Diagnosing Vestibular Migraine
The term "vestibular migraine" means dizziness that results from migraine phenomena. To make this diagnosis someone needs to have episodic symptoms suggestive of balance problems that sometimes, but not necessarily always, come with other migrainous symptoms like throbbing headache within a few hours. There must also be no other cause of dizziness found. Episodes of dizziness can range from a few seconds to a day in duration.
The disorder usually occurs in people with an established history of migraines. Like other forms of migraine, vestibular migraine is more common in women than men.
Basilar migraine is a related type of migraine that also causes vertigo, but usually resolves by early adulthood. The term basilar refers to the basilar artery that supplies much of the brainstem with blood, including centers for balance. Unlike vestibular migraine, basilar migraine can cause other symptoms such as double vision, slurred speech, hearing changes, clumsiness, sensory changes, and even loss of consciousness. Many experts have questioned whether basilar migraine should actually be considered a separate syndrome from vestibular migraine, and it may be removed from the list of neurological diagnoses by 2014.
Meniere disease is a disorder of the inner ear that causes both vertigo and tinnitus. Meniere disease may be confused with vestibular migraine. Furthermore, it's not uncommon for someone to have both disorders. About 45 percent of people with Meniere disease have at least one migraine-type symptom during attacks of vertigo, and there's an increased risk of migraine in people with Meniere's. This suggests that the two conditions may be closely linked in origin.
People with migraine have a 16 percent lifetime chance of developing a panic disorder, which is four times higher than people without migraine. Both conditions can give a sense of dizziness. Panic attacks can also cause chest pain, chills, nausea, a feeling of choking, sweating, numbness, tingling and more. In fact, it's not uncommon for people to have all three conditions: migraine, anxiety, and problems with balance. This is called migraine-anxiety related dizziness.
People with migraine of all type are also more likely to suffer from motion sickness, again suggesting a connection between the vestibular system and migraines.
The Cause of Vestibular Migraine
The causes of migraine are generally not well understood, and vestibular migraine even less so. The belief is that abnormal brainstem activity spreads to change how we normally interpret our senses, including pain, as well as altering blood flow through the arteries in the head.
Genetic studies of people with vertigo and migraine have revealed an increased chance of genes like the CACNA1A gene, a cause of episodic ataxia type 2. Other genes that are connected with both vertigo and migraine include ATP1A2 (also involved with episodic ataxia) and SCN1A. All of these genes are related to ion channels that control how electricity spreads in the brain.
The treatment of vestibular migraine is similar to other migraine therapies. Mainstays of treatment include avoiding anything that triggers the migraine (such as certain foods, sleep loss, or bright lights). Visual motion may sometimes trigger vestibular migraine.
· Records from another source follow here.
--- config.mk ---
export PLATFORM = sky130hd
export DESIGN_NAME = instr_fetch_unit
export DESIGN_NICKNAME = d
export VERILOG_FILES = /design/src/rtl/fetch_pkg.sv /design/src/rtl/fetch_wait_timer.sv /design/src/rtl/instr_fetch_unit.sv
export SDC_FILE = /design/constraint.sdc
export NUM_CORES = 1
export LEC_CHECK = 0
export ABC_AREA = 0
export BUFFER_PORTS_ARGS = -buffer_cell sky130_fd_sc_hd__buf_2
export CORE_MARGIN = 8
export CORE_UTILIZATION = 50
export DETAILED_ROUTE_END_ITERATION = 8
export PLACE_DENSITY = 0.79
export SLEW_MARGIN = 20
export SYNTH_ARGS = -nofsm -noshare
export SYNTH_HDL_FRONTEND = slang
export SYNTH_SLANG_ARGS = --single-unit
--- constraint.sdc ---
create_clock -name CLK -period 6.5 [get_ports CLK]
set_input_delay 0.65 -clock CLK [delete_from_list [all_inputs] [get_ports CLK]]
set_output_delay 0.65 -clock CLK [all_outputs]
set_load 0.02 [all_outputs]
--- src/rtl/fetch_pkg.sv ---
// Shared fetch/branch types: FSM states, instruction size, address and word types.
package fetch_pkg;
  typedef enum logic {S_WAIT, S_HOLD} fetch_state_e;
  localparam int INSTR_BYTES = 4;
  typedef logic [63:0] addr_t;
  typedef logic [31:0] instr_t;
endpackage

--- src/rtl/fetch_wait_timer.sv ---
// Memory-latency timer: counts while enabled, done on the last wait cycle.
module fetch_wait_timer #(
  parameter int WAIT_CYCLES = 2
) (
  input  logic clk_i,
  input  logic rst_i,
  input  logic clr_i,
  input  logic en_i,
  output logic done_o
);
  logic [3:0] cnt_q;

  assign done_o = (cnt_q == 4'(WAIT_CYCLES - 1));

  always_ff @(posedge clk_i) begin
    if (rst_i || clr_i) cnt_q <= '0;
    else if (en_i)      cnt_q <= cnt_q + 4'd1;
  end
endmodule
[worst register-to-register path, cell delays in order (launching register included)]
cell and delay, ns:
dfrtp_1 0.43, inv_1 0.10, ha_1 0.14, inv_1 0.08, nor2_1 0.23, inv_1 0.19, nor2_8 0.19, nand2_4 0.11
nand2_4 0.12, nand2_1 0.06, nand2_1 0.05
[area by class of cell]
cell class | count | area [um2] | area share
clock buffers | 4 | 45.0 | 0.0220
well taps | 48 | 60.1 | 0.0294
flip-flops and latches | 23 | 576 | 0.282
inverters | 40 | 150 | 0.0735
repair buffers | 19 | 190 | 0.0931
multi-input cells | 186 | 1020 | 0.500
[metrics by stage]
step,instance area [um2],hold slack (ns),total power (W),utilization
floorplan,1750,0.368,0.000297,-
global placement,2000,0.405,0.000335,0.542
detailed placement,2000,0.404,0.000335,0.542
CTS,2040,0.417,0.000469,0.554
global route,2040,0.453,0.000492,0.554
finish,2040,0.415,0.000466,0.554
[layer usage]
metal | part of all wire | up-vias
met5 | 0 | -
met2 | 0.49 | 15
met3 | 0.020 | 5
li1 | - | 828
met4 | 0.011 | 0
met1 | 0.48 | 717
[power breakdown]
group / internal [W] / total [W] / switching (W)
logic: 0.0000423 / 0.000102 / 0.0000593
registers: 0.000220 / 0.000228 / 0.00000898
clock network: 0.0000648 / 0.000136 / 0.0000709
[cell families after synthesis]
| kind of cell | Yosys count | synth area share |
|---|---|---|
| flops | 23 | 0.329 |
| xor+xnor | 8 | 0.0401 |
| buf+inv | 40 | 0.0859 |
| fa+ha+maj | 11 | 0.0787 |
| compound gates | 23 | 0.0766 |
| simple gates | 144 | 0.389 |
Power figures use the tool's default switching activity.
Other recommendations include using antimigraine medication, nausea medication, and physical therapy to help with instability while walking. People with vestibular migraine are in good company, as many people have to find ways to cope with migraines every day. There is a large community of people who can turn to each other for tips and advice.
Furman, JM, Marcus DA. Migraine and Motion Sensitivity. Continuum Lifelong Learning Neurol 2012;18(5):1102-1117.